HOW TO COMPLETE THIS TASK »
Go through the entries below. Copy out every line that contains "more".

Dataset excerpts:
= = =
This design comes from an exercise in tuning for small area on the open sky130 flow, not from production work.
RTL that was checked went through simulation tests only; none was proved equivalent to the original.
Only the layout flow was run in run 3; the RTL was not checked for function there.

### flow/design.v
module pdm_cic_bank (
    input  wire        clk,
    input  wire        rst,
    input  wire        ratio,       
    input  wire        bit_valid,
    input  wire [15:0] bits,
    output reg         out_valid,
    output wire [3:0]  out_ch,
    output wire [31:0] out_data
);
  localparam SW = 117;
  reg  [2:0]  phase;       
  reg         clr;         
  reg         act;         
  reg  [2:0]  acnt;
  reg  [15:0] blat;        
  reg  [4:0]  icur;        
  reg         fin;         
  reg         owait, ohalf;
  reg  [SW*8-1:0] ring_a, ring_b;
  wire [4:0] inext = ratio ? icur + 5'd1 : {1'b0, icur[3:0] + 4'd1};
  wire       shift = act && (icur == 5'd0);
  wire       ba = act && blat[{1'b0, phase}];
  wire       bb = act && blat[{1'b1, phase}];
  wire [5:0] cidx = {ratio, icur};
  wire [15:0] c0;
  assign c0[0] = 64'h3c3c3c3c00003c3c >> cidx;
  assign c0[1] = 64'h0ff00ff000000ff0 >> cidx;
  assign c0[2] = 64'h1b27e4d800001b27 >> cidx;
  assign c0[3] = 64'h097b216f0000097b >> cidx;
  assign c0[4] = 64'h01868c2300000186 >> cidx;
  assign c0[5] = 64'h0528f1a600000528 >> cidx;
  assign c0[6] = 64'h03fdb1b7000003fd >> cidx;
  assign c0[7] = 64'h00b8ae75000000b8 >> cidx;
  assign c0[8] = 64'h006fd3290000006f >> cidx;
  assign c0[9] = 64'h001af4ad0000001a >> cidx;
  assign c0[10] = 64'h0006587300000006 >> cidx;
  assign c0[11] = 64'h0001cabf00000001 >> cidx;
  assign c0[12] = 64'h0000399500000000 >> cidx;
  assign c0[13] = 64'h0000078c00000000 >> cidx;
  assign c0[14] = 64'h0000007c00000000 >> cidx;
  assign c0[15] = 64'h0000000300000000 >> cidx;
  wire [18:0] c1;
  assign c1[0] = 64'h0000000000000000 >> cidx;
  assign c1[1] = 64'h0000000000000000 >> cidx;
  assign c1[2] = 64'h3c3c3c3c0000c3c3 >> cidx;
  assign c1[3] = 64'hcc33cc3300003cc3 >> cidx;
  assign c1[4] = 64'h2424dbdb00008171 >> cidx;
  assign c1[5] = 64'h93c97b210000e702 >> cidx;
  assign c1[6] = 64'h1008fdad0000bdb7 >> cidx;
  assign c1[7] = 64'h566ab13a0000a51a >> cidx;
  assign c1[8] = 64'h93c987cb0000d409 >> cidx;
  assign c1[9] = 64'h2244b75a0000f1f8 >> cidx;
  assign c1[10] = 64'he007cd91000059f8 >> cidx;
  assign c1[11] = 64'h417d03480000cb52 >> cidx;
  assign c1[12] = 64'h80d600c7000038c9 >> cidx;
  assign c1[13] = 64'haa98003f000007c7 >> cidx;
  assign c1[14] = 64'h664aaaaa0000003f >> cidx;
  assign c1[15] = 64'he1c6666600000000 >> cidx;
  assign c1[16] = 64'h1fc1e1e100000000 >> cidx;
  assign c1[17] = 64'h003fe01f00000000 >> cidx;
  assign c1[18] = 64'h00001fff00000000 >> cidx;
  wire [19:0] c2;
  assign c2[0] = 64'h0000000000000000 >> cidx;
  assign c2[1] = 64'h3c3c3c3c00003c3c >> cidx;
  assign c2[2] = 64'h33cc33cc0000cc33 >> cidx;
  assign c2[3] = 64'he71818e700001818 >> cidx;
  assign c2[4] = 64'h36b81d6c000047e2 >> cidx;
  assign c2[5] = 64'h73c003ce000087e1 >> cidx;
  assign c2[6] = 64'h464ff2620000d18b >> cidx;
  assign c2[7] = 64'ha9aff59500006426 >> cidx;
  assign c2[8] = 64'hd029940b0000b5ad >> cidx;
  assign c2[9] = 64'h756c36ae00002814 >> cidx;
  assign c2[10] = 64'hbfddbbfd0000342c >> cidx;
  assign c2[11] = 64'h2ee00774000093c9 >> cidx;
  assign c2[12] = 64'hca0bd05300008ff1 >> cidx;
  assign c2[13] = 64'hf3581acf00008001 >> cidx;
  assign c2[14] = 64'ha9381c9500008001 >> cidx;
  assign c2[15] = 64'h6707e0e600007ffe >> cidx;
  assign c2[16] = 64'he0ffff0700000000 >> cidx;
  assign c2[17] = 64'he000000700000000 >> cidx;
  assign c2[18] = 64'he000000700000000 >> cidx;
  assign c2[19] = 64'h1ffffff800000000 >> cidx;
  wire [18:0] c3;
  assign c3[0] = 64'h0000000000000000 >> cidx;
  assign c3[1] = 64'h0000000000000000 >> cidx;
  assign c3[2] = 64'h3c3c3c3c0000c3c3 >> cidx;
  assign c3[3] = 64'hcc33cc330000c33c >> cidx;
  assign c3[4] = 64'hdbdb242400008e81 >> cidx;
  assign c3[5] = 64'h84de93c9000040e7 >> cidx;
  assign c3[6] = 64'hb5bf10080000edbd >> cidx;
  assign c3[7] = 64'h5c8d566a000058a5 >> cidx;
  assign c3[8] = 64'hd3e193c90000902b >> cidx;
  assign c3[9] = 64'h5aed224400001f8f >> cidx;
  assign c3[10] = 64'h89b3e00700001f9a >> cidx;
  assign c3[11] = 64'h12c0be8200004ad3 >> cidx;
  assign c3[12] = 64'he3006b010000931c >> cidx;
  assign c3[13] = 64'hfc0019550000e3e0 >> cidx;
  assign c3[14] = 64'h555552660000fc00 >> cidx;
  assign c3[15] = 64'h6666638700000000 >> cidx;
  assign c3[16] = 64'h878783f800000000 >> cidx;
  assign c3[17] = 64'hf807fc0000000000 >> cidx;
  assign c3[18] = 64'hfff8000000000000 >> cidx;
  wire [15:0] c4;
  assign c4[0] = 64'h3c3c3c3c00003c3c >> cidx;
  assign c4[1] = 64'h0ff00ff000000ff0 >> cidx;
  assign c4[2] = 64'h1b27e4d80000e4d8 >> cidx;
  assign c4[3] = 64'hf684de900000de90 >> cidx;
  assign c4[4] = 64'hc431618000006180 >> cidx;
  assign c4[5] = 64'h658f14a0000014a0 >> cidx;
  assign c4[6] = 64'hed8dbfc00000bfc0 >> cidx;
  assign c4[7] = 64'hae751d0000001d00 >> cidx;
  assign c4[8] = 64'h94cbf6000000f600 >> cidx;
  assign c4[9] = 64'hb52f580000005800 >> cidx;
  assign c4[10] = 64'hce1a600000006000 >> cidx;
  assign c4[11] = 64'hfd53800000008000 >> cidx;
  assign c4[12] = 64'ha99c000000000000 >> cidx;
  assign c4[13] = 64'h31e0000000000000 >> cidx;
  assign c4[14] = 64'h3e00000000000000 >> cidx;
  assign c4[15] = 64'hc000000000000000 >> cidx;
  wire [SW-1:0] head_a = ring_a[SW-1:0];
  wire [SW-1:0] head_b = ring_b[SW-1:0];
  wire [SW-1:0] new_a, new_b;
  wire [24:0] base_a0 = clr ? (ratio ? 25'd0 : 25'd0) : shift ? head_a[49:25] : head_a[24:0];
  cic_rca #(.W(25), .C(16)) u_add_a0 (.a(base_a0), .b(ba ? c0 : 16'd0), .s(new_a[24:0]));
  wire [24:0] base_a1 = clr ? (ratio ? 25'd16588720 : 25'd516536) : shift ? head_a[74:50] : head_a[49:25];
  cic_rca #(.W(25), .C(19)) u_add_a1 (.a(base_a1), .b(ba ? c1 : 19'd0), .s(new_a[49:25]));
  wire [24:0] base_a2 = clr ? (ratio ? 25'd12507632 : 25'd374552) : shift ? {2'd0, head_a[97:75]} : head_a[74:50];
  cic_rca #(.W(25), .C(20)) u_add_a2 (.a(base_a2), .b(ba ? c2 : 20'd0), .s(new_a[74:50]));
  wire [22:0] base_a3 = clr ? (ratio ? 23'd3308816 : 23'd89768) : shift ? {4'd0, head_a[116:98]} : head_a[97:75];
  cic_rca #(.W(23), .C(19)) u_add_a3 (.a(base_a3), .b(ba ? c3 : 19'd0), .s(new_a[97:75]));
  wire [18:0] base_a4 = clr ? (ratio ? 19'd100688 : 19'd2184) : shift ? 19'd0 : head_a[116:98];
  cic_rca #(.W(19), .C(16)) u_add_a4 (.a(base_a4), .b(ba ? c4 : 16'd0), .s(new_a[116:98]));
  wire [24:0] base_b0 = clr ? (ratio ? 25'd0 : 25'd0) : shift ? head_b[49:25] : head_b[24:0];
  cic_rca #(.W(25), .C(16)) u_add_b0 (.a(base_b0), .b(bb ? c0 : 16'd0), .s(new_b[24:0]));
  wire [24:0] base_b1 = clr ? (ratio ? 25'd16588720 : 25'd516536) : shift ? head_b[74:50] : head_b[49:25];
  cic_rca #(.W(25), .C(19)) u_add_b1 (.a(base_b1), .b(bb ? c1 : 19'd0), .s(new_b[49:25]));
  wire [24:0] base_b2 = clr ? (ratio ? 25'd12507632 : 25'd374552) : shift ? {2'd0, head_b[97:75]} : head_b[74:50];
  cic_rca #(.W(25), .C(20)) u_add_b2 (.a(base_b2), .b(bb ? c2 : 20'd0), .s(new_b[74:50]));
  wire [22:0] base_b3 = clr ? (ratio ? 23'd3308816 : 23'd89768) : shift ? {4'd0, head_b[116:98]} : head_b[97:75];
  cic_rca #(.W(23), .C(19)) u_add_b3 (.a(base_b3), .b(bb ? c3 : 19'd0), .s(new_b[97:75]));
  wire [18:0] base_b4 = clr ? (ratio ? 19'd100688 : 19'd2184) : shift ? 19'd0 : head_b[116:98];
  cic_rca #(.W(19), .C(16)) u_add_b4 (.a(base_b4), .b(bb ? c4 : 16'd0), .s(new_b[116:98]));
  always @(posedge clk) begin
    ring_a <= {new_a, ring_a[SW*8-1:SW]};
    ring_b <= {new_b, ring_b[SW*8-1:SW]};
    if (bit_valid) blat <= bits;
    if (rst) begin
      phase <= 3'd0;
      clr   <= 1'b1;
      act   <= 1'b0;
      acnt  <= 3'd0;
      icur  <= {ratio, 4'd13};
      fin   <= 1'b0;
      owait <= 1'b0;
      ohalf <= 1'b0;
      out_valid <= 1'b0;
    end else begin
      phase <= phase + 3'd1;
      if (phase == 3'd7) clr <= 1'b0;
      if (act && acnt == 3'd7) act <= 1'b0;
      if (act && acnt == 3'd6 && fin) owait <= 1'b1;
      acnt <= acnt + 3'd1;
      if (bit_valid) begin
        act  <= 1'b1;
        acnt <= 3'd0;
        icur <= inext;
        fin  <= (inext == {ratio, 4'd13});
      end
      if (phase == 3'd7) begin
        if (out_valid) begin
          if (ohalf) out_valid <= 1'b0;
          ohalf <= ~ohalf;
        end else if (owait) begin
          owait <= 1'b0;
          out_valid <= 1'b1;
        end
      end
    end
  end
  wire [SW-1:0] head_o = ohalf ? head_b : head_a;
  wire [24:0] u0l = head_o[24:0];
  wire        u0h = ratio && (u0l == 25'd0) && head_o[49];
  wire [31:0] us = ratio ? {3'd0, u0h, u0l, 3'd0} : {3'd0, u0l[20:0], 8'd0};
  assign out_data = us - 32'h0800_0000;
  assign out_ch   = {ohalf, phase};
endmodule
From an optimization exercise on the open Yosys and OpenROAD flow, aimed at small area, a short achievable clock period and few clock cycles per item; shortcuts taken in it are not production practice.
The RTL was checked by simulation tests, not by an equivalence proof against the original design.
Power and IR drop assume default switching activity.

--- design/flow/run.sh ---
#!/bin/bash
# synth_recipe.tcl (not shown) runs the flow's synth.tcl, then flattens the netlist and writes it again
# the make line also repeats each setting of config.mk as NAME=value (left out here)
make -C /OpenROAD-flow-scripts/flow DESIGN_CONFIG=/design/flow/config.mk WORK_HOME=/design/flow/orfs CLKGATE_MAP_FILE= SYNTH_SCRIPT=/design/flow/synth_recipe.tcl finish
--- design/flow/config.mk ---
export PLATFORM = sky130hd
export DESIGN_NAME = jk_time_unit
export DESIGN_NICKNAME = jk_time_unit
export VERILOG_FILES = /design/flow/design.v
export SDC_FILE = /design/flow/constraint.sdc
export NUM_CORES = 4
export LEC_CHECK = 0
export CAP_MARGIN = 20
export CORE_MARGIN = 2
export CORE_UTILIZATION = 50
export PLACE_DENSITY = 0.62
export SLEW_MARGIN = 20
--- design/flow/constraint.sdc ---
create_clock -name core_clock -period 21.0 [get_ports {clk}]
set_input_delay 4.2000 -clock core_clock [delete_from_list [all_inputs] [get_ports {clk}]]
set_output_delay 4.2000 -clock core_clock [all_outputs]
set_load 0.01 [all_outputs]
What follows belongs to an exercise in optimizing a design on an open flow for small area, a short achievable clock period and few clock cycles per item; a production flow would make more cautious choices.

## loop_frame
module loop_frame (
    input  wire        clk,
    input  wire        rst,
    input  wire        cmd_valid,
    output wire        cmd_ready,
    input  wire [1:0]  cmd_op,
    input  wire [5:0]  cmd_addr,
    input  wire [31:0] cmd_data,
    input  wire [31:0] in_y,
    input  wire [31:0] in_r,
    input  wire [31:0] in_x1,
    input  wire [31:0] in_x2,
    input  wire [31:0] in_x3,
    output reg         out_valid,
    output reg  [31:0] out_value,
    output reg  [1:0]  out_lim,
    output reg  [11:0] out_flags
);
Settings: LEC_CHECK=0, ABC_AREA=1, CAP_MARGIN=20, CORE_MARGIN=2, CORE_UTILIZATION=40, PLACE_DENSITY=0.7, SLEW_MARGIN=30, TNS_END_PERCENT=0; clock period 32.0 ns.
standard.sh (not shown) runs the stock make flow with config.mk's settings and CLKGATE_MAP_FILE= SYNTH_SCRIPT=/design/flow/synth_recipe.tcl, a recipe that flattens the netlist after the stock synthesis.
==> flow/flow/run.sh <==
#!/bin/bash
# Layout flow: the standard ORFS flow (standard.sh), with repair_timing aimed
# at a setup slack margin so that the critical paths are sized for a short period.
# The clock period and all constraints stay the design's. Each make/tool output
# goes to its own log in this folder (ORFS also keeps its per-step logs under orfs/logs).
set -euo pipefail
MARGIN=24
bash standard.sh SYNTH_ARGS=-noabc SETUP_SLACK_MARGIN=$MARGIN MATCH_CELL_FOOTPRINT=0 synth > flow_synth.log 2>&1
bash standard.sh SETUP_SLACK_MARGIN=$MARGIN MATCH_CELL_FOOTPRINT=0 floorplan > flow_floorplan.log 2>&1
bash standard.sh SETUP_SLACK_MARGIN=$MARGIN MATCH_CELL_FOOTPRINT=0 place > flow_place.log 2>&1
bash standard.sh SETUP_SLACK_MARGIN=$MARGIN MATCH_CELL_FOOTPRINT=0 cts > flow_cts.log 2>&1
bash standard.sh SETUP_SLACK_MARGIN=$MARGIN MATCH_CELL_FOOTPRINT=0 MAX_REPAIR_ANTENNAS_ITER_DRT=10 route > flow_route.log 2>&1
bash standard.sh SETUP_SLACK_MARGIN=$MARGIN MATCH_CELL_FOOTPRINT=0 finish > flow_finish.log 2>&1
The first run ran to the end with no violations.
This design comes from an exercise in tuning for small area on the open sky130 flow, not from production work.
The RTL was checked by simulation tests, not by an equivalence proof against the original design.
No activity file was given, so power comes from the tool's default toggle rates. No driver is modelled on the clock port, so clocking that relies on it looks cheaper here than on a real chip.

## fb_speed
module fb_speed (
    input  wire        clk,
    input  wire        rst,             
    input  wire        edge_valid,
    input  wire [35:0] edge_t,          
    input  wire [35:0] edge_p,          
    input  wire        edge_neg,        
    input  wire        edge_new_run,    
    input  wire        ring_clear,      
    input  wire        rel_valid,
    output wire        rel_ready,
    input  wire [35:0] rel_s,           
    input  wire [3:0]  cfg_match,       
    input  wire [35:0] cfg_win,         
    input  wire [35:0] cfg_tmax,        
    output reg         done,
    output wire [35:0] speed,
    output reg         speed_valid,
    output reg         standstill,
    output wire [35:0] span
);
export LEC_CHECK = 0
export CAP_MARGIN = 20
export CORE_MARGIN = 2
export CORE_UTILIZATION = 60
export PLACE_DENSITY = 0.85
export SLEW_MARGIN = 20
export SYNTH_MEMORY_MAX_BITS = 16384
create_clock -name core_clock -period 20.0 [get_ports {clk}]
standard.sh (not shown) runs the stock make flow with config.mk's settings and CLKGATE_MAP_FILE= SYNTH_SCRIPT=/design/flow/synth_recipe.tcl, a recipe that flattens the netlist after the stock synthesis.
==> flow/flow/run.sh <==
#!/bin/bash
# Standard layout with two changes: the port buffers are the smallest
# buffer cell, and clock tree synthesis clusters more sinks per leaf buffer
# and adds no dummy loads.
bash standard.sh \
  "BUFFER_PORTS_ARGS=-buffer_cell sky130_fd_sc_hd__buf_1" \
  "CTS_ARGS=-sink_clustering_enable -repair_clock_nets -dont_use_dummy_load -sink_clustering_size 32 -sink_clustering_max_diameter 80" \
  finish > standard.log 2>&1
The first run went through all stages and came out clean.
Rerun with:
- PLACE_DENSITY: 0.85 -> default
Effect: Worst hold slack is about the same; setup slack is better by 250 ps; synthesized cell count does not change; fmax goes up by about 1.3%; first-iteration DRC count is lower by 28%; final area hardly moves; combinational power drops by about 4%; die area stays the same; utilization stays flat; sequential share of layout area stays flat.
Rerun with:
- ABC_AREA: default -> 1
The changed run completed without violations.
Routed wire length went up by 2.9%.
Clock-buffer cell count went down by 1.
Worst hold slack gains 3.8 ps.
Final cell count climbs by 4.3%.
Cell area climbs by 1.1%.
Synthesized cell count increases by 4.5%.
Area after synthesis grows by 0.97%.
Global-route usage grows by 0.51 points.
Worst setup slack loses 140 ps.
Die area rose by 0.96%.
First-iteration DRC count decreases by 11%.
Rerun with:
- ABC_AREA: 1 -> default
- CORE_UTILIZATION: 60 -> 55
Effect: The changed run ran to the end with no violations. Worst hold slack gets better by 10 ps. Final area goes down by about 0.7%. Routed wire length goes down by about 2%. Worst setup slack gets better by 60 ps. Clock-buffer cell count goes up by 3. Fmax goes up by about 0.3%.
= = =
YOUR SOLUTION »
What follows belongs to an exercise in optimizing a design on an open flow for small area, a short achievable clock period and few clock cycles per item; a production flow would make more cautious choices.
# buffer cell, and clock tree synthesis clusters more sinks per leaf buffer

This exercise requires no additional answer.